If it is derogatory to anyone, it is to the airlines that give their customers so little space, and not to the customers themselves. So whose sensitivity are we talking about here? Air India and Jet?

Tharoor:

“It’s a silly expression but means no disrespect to economy class travellers, only to airlines for herding us in like cattle”.

None of this requires advanced degrees in linguistics to decipher, and that leads you to believe that Tharoor is getting this public rap on the knuckles not because of the use of the phrase “cattle class”, but because of the humorous twist at the end: “with the rest of the holy cows”.

The phrase was, or was interpreted in the notoriously humor-less echelons of the Congress Party to be, a reference to Pranab Mukherjee, who had earlier made a cake of himself by officiously ordering External Affairs Minister SM Krishna and Shashi Tharoor to vacate the five-star hotels they were staying in — and paying for out of their own pockets.

But more even than Pranab, Tharoor’s twit tweet stepped on the most sacrosanct toes of all: those of no less than Sonia Gandhi. Consider that Tharoor posted his little riff on the same day as this. Sonia travels economy, Tharoor talks of holy cows in economy, one plus one clicks in the ‘minds’, if you’ll permit the exaggeration, of the Jayanti Natrajans of this world — and lo, ‘outrage’ germinates in that fertile soil.

The impact of the holy cow Sonia Gandhi is best illustrated by this example. The MP had already paid for his business class ticket — what was the point in merely changing seats with some other passenger, just to show he was ‘flying economy’, too?

It reminds me of an incident from when, back in the day, AP chief minister NTR launched an austerity drive of his own. One day, local newspapers were full of pictures of a particular state minister arriving at the railway station, ostensibly getting into the train and settling down in his seat. Trouble was, next day the same newspapers carried the story of how, while the minister was traveling on official work from one city to the next, his car — and entourage — had traversed that same distance by road and was waiting for him at his destination. The minister’s innocent explanation: I needed my official car there to attend meetings and for other work, what is wrong with that?

I don’t blame the minister, do you?

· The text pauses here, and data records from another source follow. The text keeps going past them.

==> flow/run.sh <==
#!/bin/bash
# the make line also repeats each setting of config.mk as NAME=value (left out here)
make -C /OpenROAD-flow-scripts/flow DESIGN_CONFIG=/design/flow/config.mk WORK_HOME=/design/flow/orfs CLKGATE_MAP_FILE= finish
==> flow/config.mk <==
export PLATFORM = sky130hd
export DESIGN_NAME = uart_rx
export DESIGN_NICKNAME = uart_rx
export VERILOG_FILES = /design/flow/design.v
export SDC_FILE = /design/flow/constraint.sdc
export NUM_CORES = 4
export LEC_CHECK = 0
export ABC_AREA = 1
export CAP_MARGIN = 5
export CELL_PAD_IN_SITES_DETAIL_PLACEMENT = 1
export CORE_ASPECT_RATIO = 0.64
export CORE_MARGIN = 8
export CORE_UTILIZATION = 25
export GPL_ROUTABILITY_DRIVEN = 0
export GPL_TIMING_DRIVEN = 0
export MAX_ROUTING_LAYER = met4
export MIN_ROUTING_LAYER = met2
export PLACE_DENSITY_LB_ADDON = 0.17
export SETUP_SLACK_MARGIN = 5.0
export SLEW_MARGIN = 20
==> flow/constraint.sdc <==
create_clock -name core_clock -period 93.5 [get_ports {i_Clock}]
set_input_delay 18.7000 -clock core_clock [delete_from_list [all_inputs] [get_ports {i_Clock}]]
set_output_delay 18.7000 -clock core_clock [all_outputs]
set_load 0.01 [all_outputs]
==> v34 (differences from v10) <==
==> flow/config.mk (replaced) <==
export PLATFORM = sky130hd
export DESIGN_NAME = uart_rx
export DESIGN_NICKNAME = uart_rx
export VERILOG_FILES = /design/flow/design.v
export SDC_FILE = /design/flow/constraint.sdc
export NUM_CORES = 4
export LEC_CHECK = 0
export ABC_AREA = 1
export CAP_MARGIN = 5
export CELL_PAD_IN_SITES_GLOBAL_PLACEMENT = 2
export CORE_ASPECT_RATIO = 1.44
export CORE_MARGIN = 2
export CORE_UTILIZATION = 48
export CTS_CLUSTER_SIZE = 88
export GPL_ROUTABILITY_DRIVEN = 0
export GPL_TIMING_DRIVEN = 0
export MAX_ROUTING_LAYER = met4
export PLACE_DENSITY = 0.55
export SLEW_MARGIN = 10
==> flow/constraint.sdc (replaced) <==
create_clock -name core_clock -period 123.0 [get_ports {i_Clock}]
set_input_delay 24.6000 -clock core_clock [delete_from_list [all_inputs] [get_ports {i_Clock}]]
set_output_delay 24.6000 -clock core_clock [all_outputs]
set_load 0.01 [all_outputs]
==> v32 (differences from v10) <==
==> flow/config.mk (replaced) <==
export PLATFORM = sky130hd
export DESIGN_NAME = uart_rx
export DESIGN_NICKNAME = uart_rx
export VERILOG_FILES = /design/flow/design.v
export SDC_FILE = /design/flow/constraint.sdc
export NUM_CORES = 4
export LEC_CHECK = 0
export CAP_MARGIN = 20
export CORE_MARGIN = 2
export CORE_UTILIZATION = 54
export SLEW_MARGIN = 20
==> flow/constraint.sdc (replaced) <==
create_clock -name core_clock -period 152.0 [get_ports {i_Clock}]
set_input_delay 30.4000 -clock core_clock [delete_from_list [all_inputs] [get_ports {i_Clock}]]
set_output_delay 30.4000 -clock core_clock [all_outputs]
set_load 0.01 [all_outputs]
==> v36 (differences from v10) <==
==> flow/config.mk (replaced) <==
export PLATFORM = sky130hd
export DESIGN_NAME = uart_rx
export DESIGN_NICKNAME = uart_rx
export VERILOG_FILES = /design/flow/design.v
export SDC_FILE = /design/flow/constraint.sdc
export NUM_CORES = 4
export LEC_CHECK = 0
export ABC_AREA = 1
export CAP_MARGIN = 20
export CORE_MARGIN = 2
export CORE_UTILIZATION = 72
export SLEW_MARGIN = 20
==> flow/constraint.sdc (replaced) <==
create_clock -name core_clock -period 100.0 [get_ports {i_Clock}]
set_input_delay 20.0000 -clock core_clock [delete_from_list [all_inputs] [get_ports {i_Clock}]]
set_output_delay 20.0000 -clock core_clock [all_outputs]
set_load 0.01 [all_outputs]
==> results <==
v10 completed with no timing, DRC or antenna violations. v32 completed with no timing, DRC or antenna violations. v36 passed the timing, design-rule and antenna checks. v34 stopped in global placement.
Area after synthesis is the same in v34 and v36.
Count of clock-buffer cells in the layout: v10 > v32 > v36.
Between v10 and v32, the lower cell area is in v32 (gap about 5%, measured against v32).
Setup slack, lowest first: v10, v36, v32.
<file path="flow/run.sh">
#!/bin/bash
# the make line also repeats each setting of config.mk as NAME=value (left out here)
make -C /OpenROAD-flow-scripts/flow DESIGN_CONFIG=/design/flow/config.mk WORK_HOME=/design/flow/orfs CLKGATE_MAP_FILE= finish
</file>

We have become a nation of gestures [consider this one, from the holy cow reigning high priestess of austerity], of tokenism — how was the poor fellow supposed to know? [Just like Bhiwandi MP Suresh Tawre, who thought all he had to do was switch seats to fulfill the ‘austerity’ requirement to the satisfaction of his holy cow boss.]

Question for Pranab, the party’s enforcer: How much of recent actions against colleagues in the External Affairs Ministry has to do with austerity and other shibboleths, and how much has it to do with the fact that when your boss, the Prime Minister, stumbled into deep doo-doo over the Sharm-e-Sharif statement relating to Pakistan, the External Affairs Minister didn’t save MMS by falling on the sword?

Update: The TimesNow debate on the Tharoor Tweet now up on India Uncut in video.